Why is it exactly that what works in other industrialized countries (single-payer basic health care for all, with optional private top-up for those who like 'the frills') would be a bad idea for the US?

to the "American with much better solution"

1. Though malpractice coverage and defensive medicine is an issue in rising healthcare costs, it is not a significant one. According to Arnold Relman in his excellent book "A Second Opinion" malpractice represents about 7 billion in costs. Defensive medicine has been estimated at 80 billion tops. Out of the 2 trillion in U.S. healthcare costs, the largest in the world, but still leaving the U.S. 37th in the world, this issue can only be seen as a pimple on the behind.
2. I don't think healthcare should be linked to employment either, that's why I'm for reform. But the "individual" will never be able to be in charge of their own insurance. The insurance companies are in charge of insurance, and they don't make money insuring people who need healthcare. The insurance co's business model is to take in as much in premiums as possible and to deny as much healthcare as they can. Their wonderful term for healthcare is "medical loss".
3, 4. Doctors should not be "competing". Good healthcare is integrative, such as uniform, doctor accessible records. Healthcare is not a traditional "marketplace" Sick people are not able to go around kicking tires. All so-called "consumer driven" healthcare ideas come out of business schools, not from MD's. Medicine is complex and needs professional practitioners making informed decisions. Of course paitents should be as informed as possible, but no way are you going to make all medical knowledge available to the public on Burma-Shave signs. The last thing we need is more damn TV commercials peddling prescription drugs.
5. As another commenter pointed out, you've completely contradicted yourself on this one. Are you for universal coverage then? Great! Except, your other 4 points lead in the opposite direction.

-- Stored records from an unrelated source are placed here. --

===== config.mk =====
export PLATFORM = sky130hd
export DESIGN_NAME = alu_exec_flat
export DESIGN_NICKNAME = d
export VERILOG_FILES = /design/src/rtl/alu_exec_if.sv /design/src/rtl/alu_exec.sv /design/src/flat_wrapper.sv
export SDC_FILE = /design/constraint.sdc
export NUM_CORES = 1
export LEC_CHECK = 0
export ABC_AREA = 1
export CORE_ASPECT_RATIO = 1.25
export CORE_MARGIN = 5
export CORE_UTILIZATION = 45
export CTS_BUF_LIST = sky130_fd_sc_hd__clkbuf_16
export CTS_CLUSTER_SIZE = 12
export DETAILED_ROUTE_END_ITERATION = 7
export MAX_ROUTING_LAYER = met4
export PLACE_DENSITY_LB_ADDON = 0.12
export SYNTH_ARGS = -nofsm -noshare
export SYNTH_HDL_FRONTEND = slang
export SYNTH_SLANG_ARGS = --single-unit

===== constraint.sdc =====
create_clock -name clk -period 1.1 [get_ports clk]
set_input_delay 0.11 -clock clk [delete_from_list [all_inputs] [get_ports clk]]
set_output_delay 0.11 -clock clk [all_outputs]
set_load 0.02 [all_outputs]
--- src/rtl/branch_resolution_unit.sv ---
// Branch resolution unit: holds fetch-time predictions in an in-order queue, checks each one
// against its execute-stage resolution, writes the BTB, and redirects fetch on a misprediction.
module branch_resolution_unit #(
  parameter int unsigned DEPTH = 4,
  parameter int unsigned CNT_W = 16
) (
  input  logic             clk,
  input  logic             clear,
  // fetch side
  input  logic             fetch_valid,
  output logic             fetch_ready,
  input  logic [31:0]      fetch_pc,
  input  logic             fetch_pred,
  input  logic [31:0]      fetch_target,
  // execute side
  input  logic             resolve_valid,
  input  logic             resolve_taken,
  input  logic [31:0]      resolve_target,
  // BTB update port
  output logic             update_en,
  output logic             update_outcome,
  output logic [31:0]      update_pc,
  output logic [31:0]      update_target,
  // redirect and status
  output logic             redirect,
  output logic [31:0]      redirect_pc,
  output logic             resolve_err,
  output logic [CNT_W-1:0] branch_cnt,
  output logic [CNT_W-1:0] mispred_cnt
);

  localparam int unsigned PTR_W = (DEPTH > 1) ? $clog2(DEPTH) : 1;
  localparam int unsigned OCC_W = $clog2(DEPTH + 1);

  typedef logic [PTR_W-1:0] ptr_t;
  typedef logic [OCC_W-1:0] occ_t;

  localparam occ_t OccFull = occ_t'(DEPTH);

  // queue storage
  logic [31:0] pc_mem_q   [DEPTH];
  logic [31:0] tgt_mem_q  [DEPTH];
  logic        pred_mem_q [DEPTH];

  ptr_t head_q, head_d;
  ptr_t tail_q, tail_d;
  occ_t occ_q, occ_d;

  logic        empty, full;
  logic        push, pop, flush, mispredict;
  logic [31:0] head_pc, head_tgt;
  logic        head_pred;

  // Queue status, handshake and misprediction detection on the head entry
  always_comb begin
    empty       = (occ_q == '0);
    full        = (occ_q == OccFull);
    pop         = resolve_valid && !empty;
    // a pop frees a slot in the same cycle, so a full queue still accepts alongside it
    fetch_ready = !full || pop;
    push        = fetch_valid && fetch_ready;
    head_pc     = pc_mem_q[head_q];
    head_tgt    = tgt_mem_q[head_q];
    head_pred   = pred_mem_q[head_q];
    mispredict  = (head_pred != resolve_taken) ||
                  (head_pred && resolve_taken && (head_tgt != resolve_target));
    flush       = pop && mispredict;
  end

  // Next pointer/occupancy state; a flush discards everything including a same-cycle push
  always_comb begin
    head_d = head_q;
    tail_d = tail_q;
    occ_d  = occ_q;
    if (flush) begin
      head_d = head_q + ptr_t'(1);
      tail_d = head_q + ptr_t'(1);
      occ_d  = '0;
    end else begin
      if (push) tail_d = tail_q + ptr_t'(1);
      if (pop)  head_d = head_q + ptr_t'(1);
      unique case ({push, pop})
        2'b10:   occ_d = occ_q + occ_t'(1);
        2'b01:   occ_d = occ_q - occ_t'(1);
        default: occ_d = occ_q;
      endcase
    end
  end

  // Pointer and occupancy registers
  always_ff @(posedge clk or posedge clear) begin
    if (clear) begin
      head_q <= '0;
      tail_q <= '0;
      occ_q  <= '0;
    end else begin
      head_q <= head_d;
      tail_q <= tail_d;
      occ_q  <= occ_d;
    end
  end

  // Queue entry write at the tail
  always_ff @(posedge clk or posedge clear) begin
    if (clear) begin
      for (int i = 0; i < int'(DEPTH); i++) begin
        pc_mem_q[i]   <= '0;
        tgt_mem_q[i]  <= '0;
        pred_mem_q[i] <= 1'b0;
      end
    end else if (push && !flush) begin
      pc_mem_q[tail_q]   <= fetch_pc;
      tgt_mem_q[tail_q]  <= fetch_target;
      pred_mem_q[tail_q] <= fetch_pred;
    end
  end

  // Registered BTB update and redirect; strobes pulse for one cycle per pop
  always_ff @(posedge clk or posedge clear) begin
    if (clear) begin
      update_en      <= 1'b0;
      update_outcome <= 1'b0;
      update_pc      <= '0;
      update_target  <= '0;
      redirect       <= 1'b0;
      redirect_pc    <= '0;
    end else begin
      update_en <= pop;
      redirect  <= flush;
      if (pop) begin
        update_outcome <= resolve_taken;
        update_pc      <= head_pc;
        update_target  <= resolve_taken ? resolve_target : head_tgt;
        redirect_pc    <= resolve_taken ? resolve_target : head_pc + 32'd4;
      end
    end
  end

  // Sticky error flag and saturating statistics counters
  always_ff @(posedge clk or posedge clear) begin
    if (clear) begin
      resolve_err <= 1'b0;
      branch_cnt  <= '0;
      mispred_cnt <= '0;
    end else begin
      if (resolve_valid && empty) resolve_err <= 1'b1;
      if (pop && (branch_cnt != '1))    branch_cnt  <= branch_cnt + CNT_W'(1);
      if (flush && (mispred_cnt != '1)) mispred_cnt <= mispred_cnt + CNT_W'(1);
    end
  end

endmodule
**config.mk**
```make
export PLATFORM = sky130hd
export DESIGN_NAME = axis_latency_monitor
export DESIGN_NICKNAME = d
export VERILOG_FILES = /design/src/rtl/axis_latency_monitor.sv
export SDC_FILE = /design/constraint.sdc
export NUM_CORES = 2
export LEC_CHECK = 0
export BUFFER_PORTS_ARGS = -buffer_cell sky130_fd_sc_hd__buf_2
export CORE_ASPECT_RATIO = 0.9
export CORE_MARGIN = 1
export CORE_UTILIZATION = 26
export DETAILED_ROUTE_END_ITERATION = 12
export PLACE_DENSITY = 0.46
export SYNTH_ARGS = -nofsm -noshare
export SYNTH_HDL_FRONTEND = slang
export SYNTH_SLANG_ARGS = --single-unit
```
**constraint.sdc**
```tcl
create_clock -name clock -period 9.7 [get_ports clock]
set_clock_uncertainty 0.2 [all_clocks]
set_input_delay 0.97 -clock clock [delete_from_list [all_inputs] [get_ports clock]]
set_output_delay 0.97 -clock clock [all_outputs]
set_load 0.1 [all_outputs]
```
### src/rtl/pc_seq_pkg.sv
// Package: pc_seq_pkg
// Shared types and helpers for the program-counter sequencer.
//   fault_t   : latched fault code reported by pc_sequencer.
//   clog2p1() : width needed to hold a count from 0 to depth inclusive.
package pc_seq_pkg;

   typedef enum logic [1:0] {
      FAULT_NONE     = 2'b00,
      FAULT_RAS_OVF  = 2'b01,
      FAULT_RAS_UNF  = 2'b10,
      FAULT_BR_RANGE = 2'b11
   } fault_t;

   // Width of a counter that must represent 0..depth (a stack level, not an index).
   function automatic int clog2p1(input int depth);
      return $clog2(depth + 1);
   endfunction

endpackage
--- src/rtl/proc_datapath.sv ---
// proc_datapath
//   Register-file datapath driven by the control FSM's strobes. Holds the
//   instruction register IR, general registers R0..R7, the ALU operand
//   register A, the ALU result register G and the Z/N/C flags. It also drives
//   the shared bus. IR is fed back to the control FSM as its instruction input.
//
// Ports
//   clock     in   1       rising-edge clock
//   Rest      in   1       asynchronous active-low reset, clears all state
//   DIN       in   DATA_W  instruction word from memory
//   IRin      in   1       IR <= DIN
//   Rin       in   8       Rin[7-k] writes bus into Rk (Rin[7]=R0 ... Rin[0]=R7)
//   sel       in   4       bus source: 0..7 Rk, 8 G, 9 imm, 10 mvt, else 0
//   Ain       in   1       A <= bus
//   Gin       in   1       G <= A +/- bus, flags updated
//   addsub    in   1       0: add, 1: subtract (only meaningful with Gin=1)
//   IR        out  DATA_W  instruction register
//   BusWires  out  DATA_W  current bus value (combinational from sel)
//   G         out  DATA_W  ALU result register
//   flag_z    out  1       result was zero at the last Gin
//   flag_n    out  1       result MSB at the last Gin
//   flag_c    out  1       carry out (add) / no-borrow (sub)
module proc_datapath #(
  parameter int DATA_W = 16,
  parameter int IMM_W  = 9
) (
  input  logic              clock,
  input  logic              Rest,
  input  logic [DATA_W-1:0] DIN,
  input  logic              IRin,
  input  logic [7:0]        Rin,
  input  logic [3:0]        sel,
  input  logic              Ain,
  input  logic              Gin,
  input  logic              addsub,
  output logic [DATA_W-1:0] IR,
  output logic [DATA_W-1:0] BusWires,
  output logic [DATA_W-1:0] G,
  output logic              flag_z,
  output logic              flag_n,
  output logic              flag_c
);

  localparam int HALF_W = DATA_W / 2;

  logic [DATA_W-1:0] r [8];
  logic [DATA_W-1:0] a_reg;
  logic [DATA_W:0]   alu_sum;

  // Subtraction is done as A + ~bus + 1 so the top bit of the widened sum is
  // the carry for add and the no-borrow indication for subtract.
  function automatic logic [DATA_W:0] alu_calc(input logic [DATA_W-1:0] a,
                                               input logic [DATA_W-1:0] b,
                                               input logic              sub);
    logic [DATA_W-1:0] b_op;
    b_op = sub ? ~b : b;
    return {1'b0, a} + {1'b0, b_op} + {{DATA_W{1'b0}}, sub};
  endfunction

  // Bus source mux; unknown selects fall into the default and drive zero.
  always_comb begin
    BusWires = '0;
    case (sel)
      4'd0, 4'd1, 4'd2, 4'd3,
      4'd4, 4'd5, 4'd6, 4'd7: BusWires = r[sel[2:0]];
      4'd8:                   BusWires = G;
      4'd9:                   BusWires = {{(DATA_W-IMM_W){1'b0}}, IR[IMM_W-1:0]};
      4'd10:                  BusWires = {IR[HALF_W-1:0], {HALF_W{1'b0}}};
      default:                BusWires = '0;
    endcase
  end

  assign alu_sum = alu_calc(a_reg, BusWires, addsub);

  // Register stage: all loads sample the pre-edge bus, so self-reloads,
  // A/G overlap and IR/imm overlap all see old values.
  always_ff @(posedge clock or negedge Rest) begin
    if (!Rest) begin
      IR     <= '0;
      a_reg  <= '0;
      G      <= '0;
      flag_z <= 1'b0;
      flag_n <= 1'b0;
      flag_c <= 1'b0;
      for (int k = 0; k < 8; k++) r[k] <= '0;
    end else begin
      if (IRin) IR <= DIN;
      for (int k = 0; k < 8; k++) begin
        if (Rin[7-k]) r[k] <= BusWires;
      end
      if (Ain) a_reg <= BusWires;
      if (Gin) begin
        G      <= alu_sum[DATA_W-1:0];
        flag_c <= alu_sum[DATA_W];
        flag_z <= (alu_sum[DATA_W-1:0] == '0);
        flag_n <= alu_sum[DATA_W-1];
      end
    end
  end

endmodule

You don't know what it means

You don't know what it means to be underfunded or ineffiecient, because your 'proposal' shows no identifiable way of overcoming either problem. Also, look at your fifth point... come on - do you not see a contradiction here? First you say your against turning it over to that wretched, incompetent government, yet you want to expand current programs?

A program which is underfunded is not a euphemism for being inefficient - it simply means the program is underfunded. The US government has A LOT to account for - nevermind healthcare - like for instance, a war that is still going on in case you've forgotten.

You'll have to enlighten me on how the government is 'one of the most inefficient organizations'. I don't see how or why the private sector is run any better (in fact big businesses use this 'inefficient organization' to lobby for policies they want - makes you think where some problems can occur).

If you've paid any attention to what has happened in the past two years, today included with the insurance industries, you can hardly blame the goverment (again, deregulation has been lobbied for by private power for the last 30 years) - in fact its the government that has to clean up every mess the private sector gets itself into (see Goldman Sachs).

I think the military and their industrial complex is far more superior than anything the private sector is capable of - the fact that you are reading this is such evidence, as we owe the creation of the internet to 'one of the most inefficient organizations'. I receive my mail everyday except for Sunday - I have no qualms about that - do you not receive it six days a week? If you do, what is so inefficient about that? How would it be even more efficient if, say, it was run by FedEx? Whether its the post office, medicare (surveys indicate those in the program like it, by the way, I doubt you are even eligible), the police department, fire department, sanitation, park districts... I don't see evidence of 'one of the most inefficient organization', rather, when I think about your claim, I see more evidence of someone who doesn't know what they're talking about, but think they do.